Coordinated influences of the tropical and extratropical intraseasonal oscillations on the 10–30-day variability of the summer rainfall over southeastern China

Abstract

This study explores the spatial variations and physical mechanisms of 10–30-day rainfall anomalies over southeastern China based on daily station-observed rainfall data for the period 1979–2015. Empirical orthogonal function analysis shows that the dominant spatial distribution of 10–30-day rainfall anomalies is a monopole pattern over the south of the middle and lower reaches of the Yangtze River Valley (SMLY). Lead-lag composites reveal that the evolution of such a monopole pattern depends on the coordinated influences of 10–30-day atmospheric intraseasonal oscillations (ISOs) from the tropics and mid-high latitudes. In the upper troposphere, the southeastward-propagating Rossby wave train from the mid-high latitudes, which presents as anomalous anticyclones and cyclones alternating over eastern Europe to southeastern coastal area of China, induces strong ascents (descents) over the SMLY via vorticity advection.

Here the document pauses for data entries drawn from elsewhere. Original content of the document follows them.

File: src/bank_map.sv
`timescale 1ns/10ps

module bank_map #(
  parameter int NUM_LBNK = mem1r1w_pkg::NUM_LBNK,
  parameter int NUM_ROWS = mem1r1w_pkg::NUM_ROWS
) (
  input  logic                    clk,
  input  logic                    rst_n,
  input  mem1r1w_pkg::row_t       wr_row,
  input  mem1r1w_pkg::row_t       rd_row,
  input  logic                    map_we,
  input  mem1r1w_pkg::row_t       map_row,
  input  mem1r1w_pkg::map_entry_t map_wdata,
  output mem1r1w_pkg::map_entry_t wr_entry,
  output mem1r1w_pkg::map_entry_t rd_entry
);

  import mem1r1w_pkg::*;

  // One bank index per logical bank plus the free index
  localparam int ENTRY_W = (NUM_LBNK + 1) * $bits(pbnk_t);

  logic [ENTRY_W-1:0] map_mem [NUM_ROWS];

  // Two lookup ports, answered in the same cycle
  assign wr_entry = map_entry_t'(map_mem[wr_row]);
  assign rd_entry = map_entry_t'(map_mem[rd_row]);

  // Update lands on the edge, next lookup sees it
  always_ff @(posedge clk) begin
    if (rst_n && map_we) begin
      map_mem[map_row] <= map_wdata;
    end
  end

endmodule

File: src/bank_array.sv
`timescale 1ns/10ps

module bank_array #(
  parameter int WIDTH    = mem1r1w_pkg::WIDTH,
  parameter int NUM_LBNK = mem1r1w_pkg::NUM_LBNK,
  parameter int NUM_ROWS = mem1r1w_pkg::NUM_ROWS
) (
  input  logic                   clk,
  input  logic                   rst_n,
  input  mem1r1w_pkg::bank_cmd_t wr_cmd,
  input  mem1r1w_pkg::bank_cmd_t rd_cmd,
  input  mem1r1w_pkg::refr_cmd_t refr_cmd,
  output mem1r1w_pkg::word_t     rd_dout
);

  import mem1r1w_pkg::*;

  localparam int NUM_BANKS = NUM_LBNK + 1;

  logic [WIDTH-1:0] bank_dout [NUM_BANKS];
  pbnk_t            rd_sel_q;

  for (genvar b = 0; b < NUM_BANKS; b++) begin : g_bank
    logic [WIDTH-1:0] mem [NUM_ROWS];
    logic [WIDTH-1:0] dout_q;
    logic             busy;
    logic             wr_hit;
    logic             rd_hit;

    // Bank under refresh takes no access this cycle
    assign busy   = refr_cmd.vld && (refr_cmd.bank == pbnk_t'(b));
    assign wr_hit = wr_cmd.en && wr_cmd.we && (wr_cmd.bank == pbnk_t'(b)) && !busy;
    assign rd_hit = rd_cmd.en && !rd_cmd.we && (rd_cmd.bank == pbnk_t'(b)) && !busy;

    // Single port, one access per cycle
    always_ff @(posedge clk) begin
      if (rst_n && wr_hit) begin
        mem[wr_cmd.row] <= wr_cmd.data;
      end else if (rd_hit) begin
        dout_q <= mem[rd_cmd.row];
      end
    end

    assign bank_dout[b] = dout_q;
  end

  // Remember which bank the read went to
  always_ff @(posedge clk) begin
    if (rd_cmd.en) begin
      rd_sel_q <= rd_cmd.bank;
    end
  end

  assign rd_dout = bank_dout[rd_sel_q];

endmodule

File: src/mem1r1w_top.sv
`timescale 1ns/10ps

module mem1r1w_top #(
  parameter int WIDTH    = mem1r1w_pkg::WIDTH,
  parameter int NUM_LBNK = mem1r1w_pkg::NUM_LBNK,
  parameter int NUM_ROWS = mem1r1w_pkg::NUM_ROWS
) (
  input  logic                   clk,
  input  logic                   rst_n,
  input  logic                   write,
  input  mem1r1w_pkg::addr_t     wr_adr,
  input  mem1r1w_pkg::word_t     din,
  input  logic                   read,
  input  mem1r1w_pkg::addr_t     rd_adr,
  input  logic                   refr,
  output logic                   ready,
  output logic                   rd_vld,
  output mem1r1w_pkg::word_t     rd_dout,
  output mem1r1w_pkg::refr_cmd_t refr_out
);

  import mem1r1w_pkg::*;

  row_t       init_row;
  logic       init_done;
  pbnk_t      refr_bank;
  row_t       refr_row;
  logic       sweep_en;
  logic       refr_step;
  row_t       wr_row;
  row_t       rd_row;
  map_entry_t wr_entry;
  map_entry_t rd_entry;
  logic       map_we;
  row_t       map_row;
  map_entry_t map_wdata;
  bank_cmd_t  wr_cmd;
  bank_cmd_t  rd_cmd;

  access_ctrl_fsm ctrl_i (
    .clk       (clk),
    .rst_n     (rst_n),
    .write     (write),
    .wr_adr    (wr_adr),
    .din       (din),
    .read      (read),
    .rd_adr    (rd_adr),
    .refr      (refr),
    .init_row  (init_row),
    .init_done (init_done),
    .refr_bank (refr_bank),
    .refr_row  (refr_row),
    .wr_entry  (wr_entry),
    .rd_entry  (rd_entry),
    .wr_row    (wr_row),
    .rd_row    (rd_row),
    .map_we    (map_we),
    .map_row   (map_row),
    .map_wdata (map_wdata),
    .wr_cmd    (wr_cmd),
    .rd_cmd    (rd_cmd),
    .sweep_en  (sweep_en),
    .refr_step (refr_step),
    .refr_out  (refr_out),
    .ready     (ready),
    .rd_vld    (rd_vld)
  );

  row_sweep_counter sweep_i (
    .clk       (clk),
    .rst_n     (rst_n),
    .sweep_en  (sweep_en),
    .refr_step (refr_step),
    .init_row  (init_row),
    .init_done (init_done),
    .refr_bank (refr_bank),
    .refr_row  (refr_row)
  );

  bank_map #(
    .NUM_LBNK (NUM_LBNK),
    .NUM_ROWS (NUM_ROWS)
  ) map_i (
    .clk       (clk),
    .rst_n     (rst_n),
    .wr_row    (wr_row),
    .rd_row    (rd_row),
    .map_we    (map_we),
    .map_row   (map_row),
    .map_wdata (map_wdata),
    .wr_entry  (wr_entry),
    .rd_entry  (rd_entry)
  );

  bank_array #(
    .WIDTH    (WIDTH),
    .NUM_LBNK (NUM_LBNK),
    .NUM_ROWS (NUM_ROWS)
  ) array_i (
    .clk      (clk),
    .rst_n    (rst_n),
    .wr_cmd   (wr_cmd),
    .rd_cmd   (rd_cmd),
    .refr_cmd (refr_out),
    .rd_dout  (rd_dout)
  );

endmodule

File: config.mk
export PLATFORM = sky130hd
export DESIGN_NAME = mem1r1w_top
export DESIGN_NICKNAME = d
export VERILOG_FILES = /design/src/mem1r1w_pkg.sv /design/src/access_ctrl_fsm.sv /design/src/row_sweep_counter.sv /design/src/bank_map.sv /design/src/bank_array.sv /design/src/mem1r1w_top.sv
export SDC_FILE = /design/constraint.sdc
export NUM_CORES = 1
export LEC_CHECK = 0
export BUFFER_PORTS_ARGS = -buffer_cell sky130_fd_sc_hd__buf_2
export CAP_MARGIN = 20
export CORE_MARGIN = 2
export CORE_UTILIZATION = 45
export DETAILED_ROUTE_END_ITERATION = 10
export HOLD_SLACK_MARGIN = 0.05
export RECOVER_POWER = 25
export SYNTH_ARGS = -nofsm -noshare
export SYNTH_HDL_FRONTEND = slang
export SYNTH_HIERARCHICAL = 1
export SYNTH_SLANG_ARGS = --single-unit
File: constraint.sdc
create_clock -name clk -period 13.7 [get_ports clk]
set_clock_uncertainty 0.15 [all_clocks]
set_input_delay 0 -clock clk [delete_from_list [all_inputs] [get_ports clk]]
set_output_delay 0 -clock clk [all_outputs]
set_load 0.05 [all_outputs]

Circulation anomalies associated with tropical ISO over East Asia/Western North Pacific trigger a vertical cell with strong updraft (downdraft) over the SMLY and downdraft (updraft) to the south, further enhancing the ascents (descents) over the SMLY, forming the wet (dry) phases of 10–30-day rainfall anomalies. Moreover, due to the meridional non-uniformity of ISO-related diabatic heating along the Indian Ocean longitudes, an anticyclone (cyclone) is generated over the central Indian–northern Bay of Bengal, which tends to anchor the anomalous ascents (descents) over the SMLY through its interaction with the intraseasonal Rossby wave from mid-high latitudes, thus favoring the persistence of wet (dry) phases of the 10–30-day SMLY rainfall anomalies.